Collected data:
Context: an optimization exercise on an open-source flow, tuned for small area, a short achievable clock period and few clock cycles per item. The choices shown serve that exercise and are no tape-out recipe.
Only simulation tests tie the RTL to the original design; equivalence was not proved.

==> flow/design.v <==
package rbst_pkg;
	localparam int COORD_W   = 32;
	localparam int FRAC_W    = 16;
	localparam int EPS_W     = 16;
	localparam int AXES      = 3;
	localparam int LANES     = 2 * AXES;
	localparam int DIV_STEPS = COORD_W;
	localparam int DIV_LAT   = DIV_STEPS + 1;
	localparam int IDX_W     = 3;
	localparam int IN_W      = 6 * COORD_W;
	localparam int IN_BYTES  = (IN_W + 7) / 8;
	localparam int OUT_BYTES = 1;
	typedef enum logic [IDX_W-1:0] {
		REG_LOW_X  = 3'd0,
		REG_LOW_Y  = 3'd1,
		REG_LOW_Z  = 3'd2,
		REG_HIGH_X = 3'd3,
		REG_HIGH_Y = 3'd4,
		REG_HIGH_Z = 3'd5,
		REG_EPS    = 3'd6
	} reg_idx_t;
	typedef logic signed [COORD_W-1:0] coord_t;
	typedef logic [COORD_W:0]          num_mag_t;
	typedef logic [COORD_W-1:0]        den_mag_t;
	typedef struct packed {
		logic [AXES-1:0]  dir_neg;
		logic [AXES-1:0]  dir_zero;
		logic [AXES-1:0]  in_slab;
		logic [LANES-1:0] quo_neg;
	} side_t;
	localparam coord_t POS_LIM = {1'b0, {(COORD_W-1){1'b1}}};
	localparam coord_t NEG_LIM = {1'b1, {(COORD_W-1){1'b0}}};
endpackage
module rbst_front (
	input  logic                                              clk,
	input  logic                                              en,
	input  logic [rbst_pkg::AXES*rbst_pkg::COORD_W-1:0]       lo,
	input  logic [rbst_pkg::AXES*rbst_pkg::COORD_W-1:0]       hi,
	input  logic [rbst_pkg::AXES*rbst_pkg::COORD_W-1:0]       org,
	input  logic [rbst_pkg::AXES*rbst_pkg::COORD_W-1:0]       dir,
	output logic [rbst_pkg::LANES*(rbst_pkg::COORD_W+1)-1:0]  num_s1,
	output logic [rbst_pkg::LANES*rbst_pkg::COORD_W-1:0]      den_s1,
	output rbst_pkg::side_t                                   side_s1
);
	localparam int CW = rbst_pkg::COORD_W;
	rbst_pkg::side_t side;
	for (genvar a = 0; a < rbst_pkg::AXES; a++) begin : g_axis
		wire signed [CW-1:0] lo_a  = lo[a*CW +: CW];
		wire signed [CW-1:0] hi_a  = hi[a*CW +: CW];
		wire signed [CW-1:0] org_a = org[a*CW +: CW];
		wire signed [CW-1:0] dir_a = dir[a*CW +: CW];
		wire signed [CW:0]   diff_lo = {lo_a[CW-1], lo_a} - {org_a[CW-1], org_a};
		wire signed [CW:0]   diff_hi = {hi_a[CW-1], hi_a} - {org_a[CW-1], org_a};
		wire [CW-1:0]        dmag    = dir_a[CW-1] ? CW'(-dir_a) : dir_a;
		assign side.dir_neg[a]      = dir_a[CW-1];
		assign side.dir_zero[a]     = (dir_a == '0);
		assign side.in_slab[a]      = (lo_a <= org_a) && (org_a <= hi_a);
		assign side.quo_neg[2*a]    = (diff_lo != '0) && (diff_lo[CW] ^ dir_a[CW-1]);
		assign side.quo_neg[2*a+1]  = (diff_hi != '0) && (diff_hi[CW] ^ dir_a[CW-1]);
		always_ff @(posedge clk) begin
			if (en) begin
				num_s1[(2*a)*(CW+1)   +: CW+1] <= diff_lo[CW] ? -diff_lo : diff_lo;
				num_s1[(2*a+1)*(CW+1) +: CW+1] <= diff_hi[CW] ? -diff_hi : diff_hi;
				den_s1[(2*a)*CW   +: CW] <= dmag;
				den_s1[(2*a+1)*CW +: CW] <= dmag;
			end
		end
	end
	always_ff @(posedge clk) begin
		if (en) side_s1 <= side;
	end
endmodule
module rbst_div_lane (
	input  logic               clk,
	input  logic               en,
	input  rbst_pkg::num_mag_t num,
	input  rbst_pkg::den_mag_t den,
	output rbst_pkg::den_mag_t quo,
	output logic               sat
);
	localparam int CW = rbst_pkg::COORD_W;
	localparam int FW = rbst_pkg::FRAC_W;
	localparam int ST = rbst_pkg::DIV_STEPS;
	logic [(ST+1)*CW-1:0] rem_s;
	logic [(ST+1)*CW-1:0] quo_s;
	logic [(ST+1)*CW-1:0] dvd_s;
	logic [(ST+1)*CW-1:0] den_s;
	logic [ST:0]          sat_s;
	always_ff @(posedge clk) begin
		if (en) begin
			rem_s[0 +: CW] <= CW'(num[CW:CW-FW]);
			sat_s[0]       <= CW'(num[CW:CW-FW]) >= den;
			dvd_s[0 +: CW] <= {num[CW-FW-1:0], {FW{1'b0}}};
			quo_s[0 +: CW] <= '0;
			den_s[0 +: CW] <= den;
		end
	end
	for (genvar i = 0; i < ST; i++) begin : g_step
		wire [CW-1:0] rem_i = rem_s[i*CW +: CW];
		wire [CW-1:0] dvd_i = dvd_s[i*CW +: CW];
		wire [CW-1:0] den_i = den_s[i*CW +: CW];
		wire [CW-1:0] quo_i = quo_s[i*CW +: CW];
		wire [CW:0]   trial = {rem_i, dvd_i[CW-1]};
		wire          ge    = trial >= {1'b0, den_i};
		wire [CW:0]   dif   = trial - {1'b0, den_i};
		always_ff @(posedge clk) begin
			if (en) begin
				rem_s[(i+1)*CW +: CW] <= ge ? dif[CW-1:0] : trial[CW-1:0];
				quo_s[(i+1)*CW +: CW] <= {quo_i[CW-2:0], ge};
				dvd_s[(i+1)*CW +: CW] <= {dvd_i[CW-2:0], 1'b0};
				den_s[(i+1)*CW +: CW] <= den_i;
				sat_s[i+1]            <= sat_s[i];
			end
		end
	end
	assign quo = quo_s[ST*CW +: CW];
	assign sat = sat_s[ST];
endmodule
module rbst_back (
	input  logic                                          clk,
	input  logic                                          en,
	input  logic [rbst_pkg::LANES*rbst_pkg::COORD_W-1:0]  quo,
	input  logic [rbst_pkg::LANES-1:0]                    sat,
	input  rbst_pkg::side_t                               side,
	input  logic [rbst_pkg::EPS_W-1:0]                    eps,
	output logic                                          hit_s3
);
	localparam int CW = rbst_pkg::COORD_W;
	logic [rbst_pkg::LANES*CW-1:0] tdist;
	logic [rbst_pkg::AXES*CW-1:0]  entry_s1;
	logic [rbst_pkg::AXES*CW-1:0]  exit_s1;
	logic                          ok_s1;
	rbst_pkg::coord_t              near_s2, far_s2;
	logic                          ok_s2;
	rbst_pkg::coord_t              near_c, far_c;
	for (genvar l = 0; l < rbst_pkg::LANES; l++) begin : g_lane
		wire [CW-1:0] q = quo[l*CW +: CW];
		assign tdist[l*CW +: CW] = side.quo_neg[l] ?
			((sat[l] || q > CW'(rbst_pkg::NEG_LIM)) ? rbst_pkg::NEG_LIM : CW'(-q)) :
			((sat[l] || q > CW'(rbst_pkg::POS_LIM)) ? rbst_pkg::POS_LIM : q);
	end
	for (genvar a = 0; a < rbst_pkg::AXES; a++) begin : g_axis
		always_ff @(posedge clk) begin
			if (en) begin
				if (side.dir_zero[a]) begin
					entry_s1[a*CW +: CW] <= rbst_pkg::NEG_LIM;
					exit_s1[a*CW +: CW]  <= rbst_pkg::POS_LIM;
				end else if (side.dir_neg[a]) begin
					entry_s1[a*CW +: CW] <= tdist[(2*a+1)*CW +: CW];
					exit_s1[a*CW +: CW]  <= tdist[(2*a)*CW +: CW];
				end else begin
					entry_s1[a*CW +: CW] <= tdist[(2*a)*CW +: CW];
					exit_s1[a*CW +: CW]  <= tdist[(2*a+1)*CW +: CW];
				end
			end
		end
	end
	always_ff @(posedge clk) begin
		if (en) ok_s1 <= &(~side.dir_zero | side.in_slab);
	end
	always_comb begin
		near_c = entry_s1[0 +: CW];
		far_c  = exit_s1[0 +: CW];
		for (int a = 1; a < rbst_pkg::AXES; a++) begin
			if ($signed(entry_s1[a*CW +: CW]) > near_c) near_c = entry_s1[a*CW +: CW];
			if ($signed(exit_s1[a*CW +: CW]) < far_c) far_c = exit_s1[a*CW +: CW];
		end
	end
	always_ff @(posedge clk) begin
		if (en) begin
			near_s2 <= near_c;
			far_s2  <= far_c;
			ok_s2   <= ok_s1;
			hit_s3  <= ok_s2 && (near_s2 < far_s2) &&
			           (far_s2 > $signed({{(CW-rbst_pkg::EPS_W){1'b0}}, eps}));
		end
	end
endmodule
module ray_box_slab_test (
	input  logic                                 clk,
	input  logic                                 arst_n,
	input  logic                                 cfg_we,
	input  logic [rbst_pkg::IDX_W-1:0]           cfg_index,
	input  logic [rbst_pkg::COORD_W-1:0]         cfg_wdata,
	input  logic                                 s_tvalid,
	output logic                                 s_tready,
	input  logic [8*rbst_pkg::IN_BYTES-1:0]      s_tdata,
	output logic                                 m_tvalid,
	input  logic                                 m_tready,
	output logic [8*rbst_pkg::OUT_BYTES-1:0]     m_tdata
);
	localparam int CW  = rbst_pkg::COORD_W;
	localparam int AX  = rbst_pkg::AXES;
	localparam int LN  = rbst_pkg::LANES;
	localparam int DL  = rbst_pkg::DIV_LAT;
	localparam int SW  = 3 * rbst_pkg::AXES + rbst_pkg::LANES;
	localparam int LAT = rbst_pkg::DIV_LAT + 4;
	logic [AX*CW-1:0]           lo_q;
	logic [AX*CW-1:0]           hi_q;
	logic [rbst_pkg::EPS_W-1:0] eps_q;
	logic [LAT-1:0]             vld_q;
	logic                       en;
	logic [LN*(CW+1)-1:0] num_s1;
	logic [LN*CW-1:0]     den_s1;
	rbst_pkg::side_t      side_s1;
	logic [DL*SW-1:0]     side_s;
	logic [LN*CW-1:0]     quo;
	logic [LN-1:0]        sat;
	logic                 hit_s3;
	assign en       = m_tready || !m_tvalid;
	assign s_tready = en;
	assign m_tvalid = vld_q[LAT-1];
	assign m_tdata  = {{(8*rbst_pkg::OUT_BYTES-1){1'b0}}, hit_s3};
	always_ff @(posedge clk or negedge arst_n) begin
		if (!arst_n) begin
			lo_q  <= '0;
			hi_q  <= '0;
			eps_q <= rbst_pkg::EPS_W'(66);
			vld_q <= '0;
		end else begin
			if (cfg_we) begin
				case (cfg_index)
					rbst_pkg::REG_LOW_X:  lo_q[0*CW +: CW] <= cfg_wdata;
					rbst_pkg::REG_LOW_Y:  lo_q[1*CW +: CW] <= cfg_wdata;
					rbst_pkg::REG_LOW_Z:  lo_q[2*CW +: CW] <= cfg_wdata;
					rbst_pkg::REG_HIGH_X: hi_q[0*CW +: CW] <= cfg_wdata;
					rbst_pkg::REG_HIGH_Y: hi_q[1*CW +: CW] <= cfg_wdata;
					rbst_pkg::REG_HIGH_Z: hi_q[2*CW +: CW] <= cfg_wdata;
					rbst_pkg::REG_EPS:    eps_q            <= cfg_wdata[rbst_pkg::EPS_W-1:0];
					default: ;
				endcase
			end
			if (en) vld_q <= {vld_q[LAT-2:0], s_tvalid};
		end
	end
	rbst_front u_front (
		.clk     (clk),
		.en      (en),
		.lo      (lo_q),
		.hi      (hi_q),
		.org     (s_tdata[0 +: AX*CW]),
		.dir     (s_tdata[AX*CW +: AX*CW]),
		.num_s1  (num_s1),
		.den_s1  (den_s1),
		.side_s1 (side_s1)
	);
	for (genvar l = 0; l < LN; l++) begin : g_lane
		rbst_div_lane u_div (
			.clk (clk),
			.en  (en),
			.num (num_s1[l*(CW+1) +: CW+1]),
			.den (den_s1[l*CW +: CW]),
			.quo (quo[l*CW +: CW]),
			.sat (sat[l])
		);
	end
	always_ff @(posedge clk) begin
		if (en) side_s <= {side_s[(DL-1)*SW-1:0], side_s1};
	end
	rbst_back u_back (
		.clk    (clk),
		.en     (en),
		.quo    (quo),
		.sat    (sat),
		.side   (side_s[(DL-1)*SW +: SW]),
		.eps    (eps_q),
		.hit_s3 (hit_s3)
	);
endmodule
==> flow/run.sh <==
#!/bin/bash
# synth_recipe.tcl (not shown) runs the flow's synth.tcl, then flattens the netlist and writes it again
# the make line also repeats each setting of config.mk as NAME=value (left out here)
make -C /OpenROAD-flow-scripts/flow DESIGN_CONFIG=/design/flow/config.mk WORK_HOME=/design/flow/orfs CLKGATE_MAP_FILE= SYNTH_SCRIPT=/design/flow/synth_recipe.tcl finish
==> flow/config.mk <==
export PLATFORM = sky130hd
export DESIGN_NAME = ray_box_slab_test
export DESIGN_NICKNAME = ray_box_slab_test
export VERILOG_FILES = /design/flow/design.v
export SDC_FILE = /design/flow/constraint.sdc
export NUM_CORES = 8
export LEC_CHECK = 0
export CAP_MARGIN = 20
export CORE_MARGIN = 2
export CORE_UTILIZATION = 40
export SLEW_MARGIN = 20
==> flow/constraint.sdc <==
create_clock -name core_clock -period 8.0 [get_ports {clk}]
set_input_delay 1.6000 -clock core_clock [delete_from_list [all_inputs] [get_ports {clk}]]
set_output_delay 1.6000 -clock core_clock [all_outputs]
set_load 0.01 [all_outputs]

==

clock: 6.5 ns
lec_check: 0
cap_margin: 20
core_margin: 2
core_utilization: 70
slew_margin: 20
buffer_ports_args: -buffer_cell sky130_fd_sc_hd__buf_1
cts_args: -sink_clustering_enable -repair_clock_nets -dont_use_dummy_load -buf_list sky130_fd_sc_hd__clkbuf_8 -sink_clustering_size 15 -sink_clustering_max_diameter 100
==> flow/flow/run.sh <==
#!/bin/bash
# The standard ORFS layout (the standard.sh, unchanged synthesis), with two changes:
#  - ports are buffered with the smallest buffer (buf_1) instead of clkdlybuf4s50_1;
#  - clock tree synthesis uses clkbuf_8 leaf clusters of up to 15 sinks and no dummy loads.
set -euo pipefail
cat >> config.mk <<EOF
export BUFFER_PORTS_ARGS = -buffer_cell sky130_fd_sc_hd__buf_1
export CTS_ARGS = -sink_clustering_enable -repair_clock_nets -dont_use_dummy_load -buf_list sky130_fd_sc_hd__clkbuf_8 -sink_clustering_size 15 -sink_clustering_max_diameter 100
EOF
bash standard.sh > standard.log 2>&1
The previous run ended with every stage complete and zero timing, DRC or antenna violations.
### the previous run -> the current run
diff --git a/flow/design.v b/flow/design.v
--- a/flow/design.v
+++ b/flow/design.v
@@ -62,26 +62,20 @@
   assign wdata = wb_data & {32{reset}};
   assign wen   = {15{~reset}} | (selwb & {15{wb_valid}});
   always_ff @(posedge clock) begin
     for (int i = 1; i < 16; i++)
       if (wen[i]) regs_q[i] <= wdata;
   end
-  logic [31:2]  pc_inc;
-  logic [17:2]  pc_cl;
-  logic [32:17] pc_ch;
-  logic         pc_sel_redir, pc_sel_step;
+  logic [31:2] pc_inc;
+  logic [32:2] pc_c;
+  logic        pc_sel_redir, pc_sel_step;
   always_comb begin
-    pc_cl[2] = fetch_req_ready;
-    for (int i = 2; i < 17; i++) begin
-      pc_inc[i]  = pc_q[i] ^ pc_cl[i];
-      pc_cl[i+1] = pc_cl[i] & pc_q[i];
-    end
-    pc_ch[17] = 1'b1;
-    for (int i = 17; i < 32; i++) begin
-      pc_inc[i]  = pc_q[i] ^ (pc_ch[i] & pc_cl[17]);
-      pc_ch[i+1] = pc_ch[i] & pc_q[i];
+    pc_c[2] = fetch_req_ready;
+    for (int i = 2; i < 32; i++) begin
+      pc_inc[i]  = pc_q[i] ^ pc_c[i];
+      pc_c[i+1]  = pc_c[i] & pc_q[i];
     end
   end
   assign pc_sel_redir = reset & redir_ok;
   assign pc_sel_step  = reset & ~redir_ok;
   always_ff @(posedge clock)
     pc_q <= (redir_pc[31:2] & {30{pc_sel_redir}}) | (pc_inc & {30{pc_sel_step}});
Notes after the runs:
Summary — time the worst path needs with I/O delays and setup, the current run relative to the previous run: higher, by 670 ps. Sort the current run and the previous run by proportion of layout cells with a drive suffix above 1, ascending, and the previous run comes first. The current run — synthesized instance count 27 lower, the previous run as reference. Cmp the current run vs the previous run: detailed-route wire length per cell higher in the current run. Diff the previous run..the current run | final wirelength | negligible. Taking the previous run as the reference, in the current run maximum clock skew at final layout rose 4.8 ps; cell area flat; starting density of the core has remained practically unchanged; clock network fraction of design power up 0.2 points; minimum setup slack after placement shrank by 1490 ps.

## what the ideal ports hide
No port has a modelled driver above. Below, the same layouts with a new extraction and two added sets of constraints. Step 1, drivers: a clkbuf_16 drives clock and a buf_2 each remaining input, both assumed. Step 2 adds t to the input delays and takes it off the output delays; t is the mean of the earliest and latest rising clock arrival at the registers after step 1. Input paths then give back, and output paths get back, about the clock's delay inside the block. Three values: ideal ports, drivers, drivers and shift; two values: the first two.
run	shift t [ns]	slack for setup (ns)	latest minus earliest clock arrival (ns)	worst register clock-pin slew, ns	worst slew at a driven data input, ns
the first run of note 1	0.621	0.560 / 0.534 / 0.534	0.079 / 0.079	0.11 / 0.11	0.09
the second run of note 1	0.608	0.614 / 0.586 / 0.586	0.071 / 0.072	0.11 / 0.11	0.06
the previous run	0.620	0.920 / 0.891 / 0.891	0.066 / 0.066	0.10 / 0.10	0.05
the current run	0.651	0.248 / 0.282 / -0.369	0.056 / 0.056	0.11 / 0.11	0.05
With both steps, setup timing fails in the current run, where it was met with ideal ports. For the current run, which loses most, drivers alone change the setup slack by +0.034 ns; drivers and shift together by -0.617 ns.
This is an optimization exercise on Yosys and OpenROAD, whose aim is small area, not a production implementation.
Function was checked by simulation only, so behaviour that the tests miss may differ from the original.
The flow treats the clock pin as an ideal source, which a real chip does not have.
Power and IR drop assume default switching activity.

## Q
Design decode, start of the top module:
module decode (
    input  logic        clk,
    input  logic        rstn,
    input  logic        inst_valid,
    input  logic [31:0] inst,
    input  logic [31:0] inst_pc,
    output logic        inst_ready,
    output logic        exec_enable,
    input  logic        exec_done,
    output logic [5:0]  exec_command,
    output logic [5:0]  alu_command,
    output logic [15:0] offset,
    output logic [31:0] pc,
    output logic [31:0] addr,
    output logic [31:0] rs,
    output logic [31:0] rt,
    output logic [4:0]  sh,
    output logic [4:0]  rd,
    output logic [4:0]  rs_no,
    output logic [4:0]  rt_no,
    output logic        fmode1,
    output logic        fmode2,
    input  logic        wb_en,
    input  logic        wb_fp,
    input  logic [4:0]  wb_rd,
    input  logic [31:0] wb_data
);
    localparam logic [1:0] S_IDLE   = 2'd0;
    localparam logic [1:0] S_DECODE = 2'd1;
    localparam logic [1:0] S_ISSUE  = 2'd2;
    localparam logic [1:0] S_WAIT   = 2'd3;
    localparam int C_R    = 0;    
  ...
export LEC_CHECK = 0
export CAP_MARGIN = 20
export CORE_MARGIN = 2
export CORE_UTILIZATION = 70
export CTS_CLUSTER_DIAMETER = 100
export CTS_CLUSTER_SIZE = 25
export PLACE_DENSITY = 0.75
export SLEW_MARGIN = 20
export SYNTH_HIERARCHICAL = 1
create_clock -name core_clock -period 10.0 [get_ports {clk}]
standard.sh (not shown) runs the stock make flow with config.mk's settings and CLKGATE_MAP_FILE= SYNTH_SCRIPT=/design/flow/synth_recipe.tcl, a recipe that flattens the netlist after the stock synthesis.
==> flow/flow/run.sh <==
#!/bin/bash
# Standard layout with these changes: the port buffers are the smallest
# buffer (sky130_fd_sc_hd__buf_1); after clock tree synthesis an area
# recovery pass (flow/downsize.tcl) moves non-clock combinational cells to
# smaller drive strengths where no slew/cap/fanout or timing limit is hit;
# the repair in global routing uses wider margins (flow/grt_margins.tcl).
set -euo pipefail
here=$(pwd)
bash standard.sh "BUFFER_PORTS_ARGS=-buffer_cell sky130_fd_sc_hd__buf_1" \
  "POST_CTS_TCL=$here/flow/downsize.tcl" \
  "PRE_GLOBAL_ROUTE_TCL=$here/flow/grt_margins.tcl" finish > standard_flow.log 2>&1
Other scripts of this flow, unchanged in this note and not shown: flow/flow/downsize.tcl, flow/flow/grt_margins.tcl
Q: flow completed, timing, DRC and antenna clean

...

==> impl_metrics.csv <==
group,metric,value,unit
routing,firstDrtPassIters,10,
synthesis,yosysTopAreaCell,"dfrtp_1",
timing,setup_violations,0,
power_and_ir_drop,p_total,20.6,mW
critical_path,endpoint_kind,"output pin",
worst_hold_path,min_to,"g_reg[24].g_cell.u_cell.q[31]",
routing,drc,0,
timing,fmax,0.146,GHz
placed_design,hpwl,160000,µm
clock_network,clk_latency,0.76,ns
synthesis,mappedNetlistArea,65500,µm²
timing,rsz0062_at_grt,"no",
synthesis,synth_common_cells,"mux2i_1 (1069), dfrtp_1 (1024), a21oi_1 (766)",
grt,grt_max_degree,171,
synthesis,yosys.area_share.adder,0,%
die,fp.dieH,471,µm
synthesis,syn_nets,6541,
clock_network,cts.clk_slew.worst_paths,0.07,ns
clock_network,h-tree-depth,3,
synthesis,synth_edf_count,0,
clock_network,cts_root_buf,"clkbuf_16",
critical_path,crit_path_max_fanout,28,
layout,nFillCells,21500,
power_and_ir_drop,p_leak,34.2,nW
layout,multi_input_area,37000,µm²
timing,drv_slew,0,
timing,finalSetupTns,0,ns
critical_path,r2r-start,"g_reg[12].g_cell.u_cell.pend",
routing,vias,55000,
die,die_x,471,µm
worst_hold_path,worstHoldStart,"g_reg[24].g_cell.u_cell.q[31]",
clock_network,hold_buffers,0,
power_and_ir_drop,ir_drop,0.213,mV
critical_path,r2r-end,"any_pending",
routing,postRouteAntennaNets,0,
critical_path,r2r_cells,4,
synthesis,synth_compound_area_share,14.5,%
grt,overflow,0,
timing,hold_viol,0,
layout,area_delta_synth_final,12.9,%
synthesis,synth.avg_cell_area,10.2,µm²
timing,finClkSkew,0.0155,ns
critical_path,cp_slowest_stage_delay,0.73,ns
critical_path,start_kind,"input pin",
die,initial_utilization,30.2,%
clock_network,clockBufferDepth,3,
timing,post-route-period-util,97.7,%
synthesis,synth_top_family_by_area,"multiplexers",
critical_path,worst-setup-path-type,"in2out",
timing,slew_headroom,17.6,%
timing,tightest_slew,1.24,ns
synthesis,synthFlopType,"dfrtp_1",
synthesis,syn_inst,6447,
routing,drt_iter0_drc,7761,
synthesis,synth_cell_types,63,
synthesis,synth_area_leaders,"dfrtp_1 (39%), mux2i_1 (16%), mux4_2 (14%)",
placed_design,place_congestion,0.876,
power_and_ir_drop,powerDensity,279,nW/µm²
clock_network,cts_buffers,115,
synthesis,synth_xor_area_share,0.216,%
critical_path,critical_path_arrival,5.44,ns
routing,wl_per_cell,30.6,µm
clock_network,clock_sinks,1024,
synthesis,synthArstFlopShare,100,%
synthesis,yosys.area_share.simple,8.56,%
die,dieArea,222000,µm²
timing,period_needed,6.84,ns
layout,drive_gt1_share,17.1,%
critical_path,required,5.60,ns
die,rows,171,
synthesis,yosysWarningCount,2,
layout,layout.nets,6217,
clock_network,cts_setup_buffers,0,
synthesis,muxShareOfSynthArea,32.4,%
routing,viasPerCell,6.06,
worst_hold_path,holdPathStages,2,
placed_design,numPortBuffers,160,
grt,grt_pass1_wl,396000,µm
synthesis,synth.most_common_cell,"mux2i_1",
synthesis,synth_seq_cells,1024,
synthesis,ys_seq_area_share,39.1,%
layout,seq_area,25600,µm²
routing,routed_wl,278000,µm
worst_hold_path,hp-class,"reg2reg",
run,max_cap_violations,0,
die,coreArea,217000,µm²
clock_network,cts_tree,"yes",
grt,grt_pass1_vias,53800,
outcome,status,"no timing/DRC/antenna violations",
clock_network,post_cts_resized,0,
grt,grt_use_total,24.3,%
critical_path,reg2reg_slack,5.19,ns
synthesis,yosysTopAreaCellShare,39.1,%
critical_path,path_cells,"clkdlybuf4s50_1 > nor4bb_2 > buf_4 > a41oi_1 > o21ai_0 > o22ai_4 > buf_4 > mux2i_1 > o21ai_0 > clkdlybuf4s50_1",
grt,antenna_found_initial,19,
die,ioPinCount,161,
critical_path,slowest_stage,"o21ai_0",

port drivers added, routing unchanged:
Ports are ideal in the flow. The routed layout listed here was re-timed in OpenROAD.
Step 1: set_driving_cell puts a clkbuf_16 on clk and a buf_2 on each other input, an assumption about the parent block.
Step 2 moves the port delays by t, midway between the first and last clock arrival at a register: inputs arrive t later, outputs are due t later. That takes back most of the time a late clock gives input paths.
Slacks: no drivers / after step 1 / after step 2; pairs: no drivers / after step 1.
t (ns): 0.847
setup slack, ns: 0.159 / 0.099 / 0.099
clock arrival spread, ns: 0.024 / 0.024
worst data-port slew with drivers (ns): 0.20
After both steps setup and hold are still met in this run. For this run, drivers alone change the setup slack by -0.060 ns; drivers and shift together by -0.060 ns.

● ASSIGNMENT:
Where a line in the records above includes the string "block", show it.

● EXPECTED ANSWER:
No port has a modelled driver above. Below, the same layouts with a new extraction and two added sets of constraints. Step 1, drivers: a clkbuf_16 drives clock and a buf_2 each remaining input, both assumed. Step 2 adds t to the input delays and takes it off the output delays; t is the mean of the earliest and latest rising clock arrival at the registers after step 1. Input paths then give back, and output paths get back, about the clock's delay inside the block. Three values: ideal ports, drivers, drivers and shift; two values: the first two.
Step 1: set_driving_cell puts a clkbuf_16 on clk and a buf_2 on each other input, an assumption about the parent block.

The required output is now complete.